First Technology Safety Systems Inc. (FTSS, Plymouth, MI), maker of crash test dummies and computer crash simulation models for automotive, military and aerospace applications, uses the HandHeld laser scanner from NVision Inc. (Coppell, TX) to ensure the accuracy of its crash dummies. The dummies are crucial in evaluating the performance of side curtain airbags in a rollover.
The need for scanning arose when a mathematical formula was developed to define the geometry of a dummy that was originally based on a physical mold. “Crash dummies have been developed over the years largely as physical molds,” says FTSS Engineer Steve Goldner. “The geometry of the dummy has a major impact on crash test results, but it has become essential to convert the original designs to mathematical models in order to enable improvements in manufacturing technology. It also helps avoid damage to the original mold.”
FTSS engineers designed a new dummy based on the mathematical model. Because physical measurement methods could not provide the level of accuracy needed to confirm that the new design matched dummies built from the original mold, they used laser scanning to measure the new dummy. FTSS selected the NVision HandHeld scanner for this task because of its wide-stripe laser, speed, accuracy and ease of use. The scan data is quickly converted to a stereolithography (STL) file, which can be easily compared to a computer-aided design (CAD) model.
A key advantage of the scanner is that it is mounted on a mechanical arm so it can move freely around parts of many sizes. The mechanical arm keeps track of the scanner’s location so all data is collected within the same coordinate system. As FTSS, technicians scanned the dummy, the scanner generated a point cloud consisting of the coordinates of individual points. FTSS technicians used integrated software that is included with the scanner to convert the point cloud to an STL polygon mesh. Reverse engineering software then converted the STL data to a surface model. Then, technicians overlaid both the scanned model and the CAD geometry based on the mathematical formula to see how closely they matched.

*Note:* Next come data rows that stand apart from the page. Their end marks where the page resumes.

`src/rtl/rast_pkg.sv`:
```
/* Frame-buffer geometry, memory map, command encodings and job types shared by the
   rasterizer units and the testbench. Import with rast_pkg::*. */
package rast_pkg;

    localparam int fb_width_px = 32;
    localparam int fb_height_px = 16;
    localparam int fb_row_words = fb_width_px / 2;
    localparam int fb_words = fb_row_words * fb_height_px;

    typedef logic [28:0] addr_t;
    typedef logic [63:0] data_t;

    localparam addr_t fb_base_word = 29'h0000_1000;
    localparam addr_t prot_base_word = 29'h0000_0100;

    typedef struct packed {
        logic [7:0] red;
        logic [7:0] green;
        logic [7:0] blue;
    } color_t;

    typedef enum logic [7:0] {
        op_clear = 8'd1,
        op_draw  = 8'd4,
        op_swap  = 8'd6,
        op_end   = 8'd7
    } opcode_t;

    typedef enum logic [3:0] {
        st_idle,
        st_wait_data,
        st_wait_no_data,
        st_fetch,
        st_fetch_wait,
        st_decode,
        st_clear_wait,
        st_tri_next,
        st_vert_read,
        st_vert_wait,
        st_setup,
        st_draw_wait,
        st_swap_wait
    } seq_state_t;

    typedef struct packed {
        data_t v0;
        data_t v1;
        data_t v2;
    } triangle_t;

    typedef struct packed {
        logic [9:0]         x_min;
        logic [9:0]         x_max;
        logic [8:0]         y_min;
        logic [8:0]         y_max;
        addr_t              start_addr;
        logic signed [21:0] w0;
        logic signed [21:0] w1;
        logic signed [21:0] w2;
        logic signed [10:0] step_x0;
        logic signed [10:0] step_x1;
        logic signed [10:0] step_x2;
        logic signed [10:0] step_y0;
        logic signed [10:0] step_y1;
        logic signed [10:0] step_y2;
        color_t             color;
        logic               edge_test;
    } span_job_t;

    // Vertex and command word fields.
    function automatic logic [9:0] vert_x(input data_t w);
        return w[11:2];
    endfunction

    function automatic logic [8:0] vert_y(input data_t w);
        return w[23:15];
    endfunction

    function automatic color_t word_color(input data_t w);
        return color_t'(w[63:40]);
    endfunction

    function automatic logic [15:0] cmd_count(input data_t w);
        return w[31:16];
    endfunction

    // Two pixels per word, each as 0,b,g,r.
    function automatic data_t color_word(input color_t c);
        return {8'h00, c.blue, c.green, c.red, 8'h00, c.blue, c.green, c.red};
    endfunction

    // Drawing always targets the buffer that is not on display.
    function automatic addr_t back_base(input logic front);
        return front ? fb_base_word : fb_base_word + addr_t'(fb_words);
    endfunction

endpackage

```
`src/rtl/pixel_write_if.sv`:
```
`timescale 1ns/100ps
/* Pixel-word write requests from the span writer to the command sequencer,
   which forwards them to the memory bus. */
interface pixel_write_if import rast_pkg::*; ();

    addr_t address;
    data_t data;
    logic  valid;
    logic  accept;

    modport initiator (
        output address,
        output data,
        output valid,
        input  accept
    );

    modport target (
        input  address,
        input  data,
        input  valid,
        output accept
    );

endinterface

```
`src/rtl/command_sequencer.sv`:
```
`timescale 1ns/100ps
/* Fetches and decodes the command list, owns the memory port and runs the
   producer handshake and the front-buffer swap. */
module command_sequencer import rast_pkg::*; (
    input  logic      clock,
    input  logic      reset_n,
    input  logic      data_ready,
    output logic      busy,
    output addr_t     address,
    output logic      read,
    output logic      write,
    output data_t     writedata,
    input  logic      waitrequest,
    input  data_t     readdata,
    input  logic      readdatavalid,
    input  logic      fb_front_buffer,
    output logic      rast_front_buffer,
    pixel_write_if.target wr,
    output logic      setup_start,
    output triangle_t tri_out,
    output logic      fill_start,
    output span_job_t fill_job,
    input  logic      span_done
);

    seq_state_t  state;
    addr_t       pc;
    addr_t       rd_addr;
    data_t       cmd_word;
    logic [15:0] tri_count;
    logic [1:0]  vert_idx;
    logic        drawing;

    // The span writer owns the bus while a fill or triangle is running.
    assign drawing = (state == st_clear_wait) || (state == st_draw_wait);
    assign wr.accept = wr.valid && !waitrequest && drawing;
    assign write = wr.valid && drawing;
    assign address = drawing ? wr.address : rd_addr;
    assign writedata = wr.data;

    always_comb begin
        fill_job = '0;
        fill_job.x_max = 10'(fb_width_px - 2);
        fill_job.y_max = 9'(fb_height_px - 1);
        fill_job.start_addr = back_base(rast_front_buffer);
        fill_job.color = word_color(cmd_word);
        fill_job.edge_test = 1'b0;
    end

    always_ff @(posedge clock or negedge reset_n) begin
        if (!reset_n) begin
            state <= st_idle;
            busy <= 1'b0;
            read <= 1'b0;
            pc <= '0;
            tri_count <= '0;
            vert_idx <= '0;
            setup_start <= 1'b0;
            fill_start <= 1'b0;
            rast_front_buffer <= 1'b0;
        end else begin
            setup_start <= 1'b0;
            fill_start <= 1'b0;
            if (read && !waitrequest) begin
                read <= 1'b0;
            end
            case (state)
                st_idle: begin
                    state <= st_wait_data;
                end
                st_wait_data: begin
                    if (data_ready) begin
                        busy <= 1'b1;
                        state <= st_wait_no_data;
                    end
                end
                st_wait_no_data: begin
                    if (!data_ready) begin
                        pc <= prot_base_word;
                        state <= st_fetch;
                    end
                end
                st_fetch: begin
                    read <= 1'b1;
                    pc <= pc + 1'b1;
                    state <= st_fetch_wait;
                end
                st_fetch_wait: begin
                    if (readdatavalid) begin
                        state <= st_decode;
                    end
                end
                st_decode: begin
                    case (cmd_word[7:0])
                        op_clear: begin
                            fill_start <= 1'b1;
                            state <= st_clear_wait;
                        end
                        op_draw: begin
                            tri_count <= cmd_count(cmd_word);
                            state <= st_tri_next;
                        end
                        op_swap: begin
                            rast_front_buffer <= !rast_front_buffer;
                            state <= st_swap_wait;
                        end
                        default: begin
                            // END, or an unknown opcode, which aborts the list.
                            busy <= 1'b0;
                            state <= st_idle;
                        end
                    endcase
                end
                st_clear_wait: begin
                    if (span_done) begin
                        state <= st_fetch;
                    end
                end
                st_tri_next: begin
                    if (tri_count == '0) begin
                        state <= st_fetch;
                    end else begin
                        tri_count <= tri_count - 1'b1;
                        vert_idx <= '0;
                        state <= st_vert_read;
                    end
                end
                st_vert_read: begin
                    read <= 1'b1;
                    pc <= pc + 1'b1;
                    state <= st_vert_wait;
                end
                st_vert_wait: begin
                    if (readdatavalid) begin
                        if (vert_idx == 2'd2) begin
                            state <= st_setup;
                        end else begin
                            vert_idx <= vert_idx + 1'b1;
                            state <= st_vert_read;
                        end
                    end
                end
                st_setup: begin
                    setup_start <= 1'b1;
                    state <= st_draw_wait;
                end
                st_draw_wait: begin
                    if (span_done) begin
                        state <= st_tri_next;
                    end
                end
                st_swap_wait: begin
                    // No fetch until the display has taken the new front buffer.
                    if (fb_front_buffer == rast_front_buffer) begin
                        state <= st_fetch;
                    end
                end
                default: begin
                    state <= st_idle;
                end
            endcase
        end
    end

    always_ff @(posedge clock) begin
        if (state == st_fetch || state == st_vert_read) begin
            rd_addr <= pc;
        end
        if (readdatavalid && state == st_fetch_wait) begin
            cmd_word <= readdata;
        end
        if (readdatavalid && state == st_vert_wait) begin
            case (vert_idx)
                2'd0: tri_out.v0 <= readdata;
                2'd1: tri_out.v1 <= readdata;
                default: tri_out.v2 <= readdata;
            endcase
        end
    end

endmodule

```
`src/flat_wrapper.sv`:
```
// flat-port wrapper written by rule: the top's interface ports become plain ports
module command_sequencer_flat import rast_pkg::*;
  (clock, reset_n, data_ready, busy, address, read, write, writedata, waitrequest, readdata, readdatavalid, fb_front_buffer, rast_front_buffer, setup_start, tri_out, fill_start, fill_job, span_done, wr_address, wr_data, wr_valid, wr_accept);
  pixel_write_if wr_i ();
  input  logic clock;
  input  logic reset_n;
  input  logic data_ready;
  output logic busy;
  output addr_t address;
  output logic read;
  output logic write;
  output data_t writedata;
  input  logic waitrequest;
  input  data_t readdata;
  input  logic readdatavalid;
  input  logic fb_front_buffer;
  output logic rast_front_buffer;
  output logic setup_start;
  output triangle_t tri_out;
  output logic fill_start;
  output span_job_t fill_job;
  input  logic span_done;
  input wire logic [$bits(wr_i.address)-1:0] wr_address;
  input wire logic [$bits(wr_i.data)-1:0] wr_data;
  input wire logic [$bits(wr_i.valid)-1:0] wr_valid;
  output wire logic [$bits(wr_i.accept)-1:0] wr_accept;
  assign wr_i.address = wr_address;
  assign wr_i.data = wr_data;
  assign wr_i.valid = wr_valid;
  assign wr_accept = wr_i.accept;
  command_sequencer u_core (.clock(clock), .reset_n(reset_n), .data_ready(data_ready), .busy(busy), .address(address), .read(read), .write(write), .writedata(writedata), .waitrequest(waitrequest), .readdata(readdata), .readdatavalid(readdatavalid), .fb_front_buffer(fb_front_buffer), .rast_front_buffer(rast_front_buffer), .wr(wr_i), .setup_start(setup_start), .tri_out(tri_out), .fill_start(fill_start), .fill_job(fill_job), .span_done(span_done));
endmodule
```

Technicians used this process to fine-tune the mathematical formulae until they were able to create a new dummy and confirm it exactly reproduced the original mold designs. To date, FTSS has reverse engineered between 30 and 40 dummies with the NVision HandHeld scanner. This process ensures that current test dummies are consistent with those used in the past, which in turn ensures the accuracy of the crash tests that are used to evaluate automobile safety.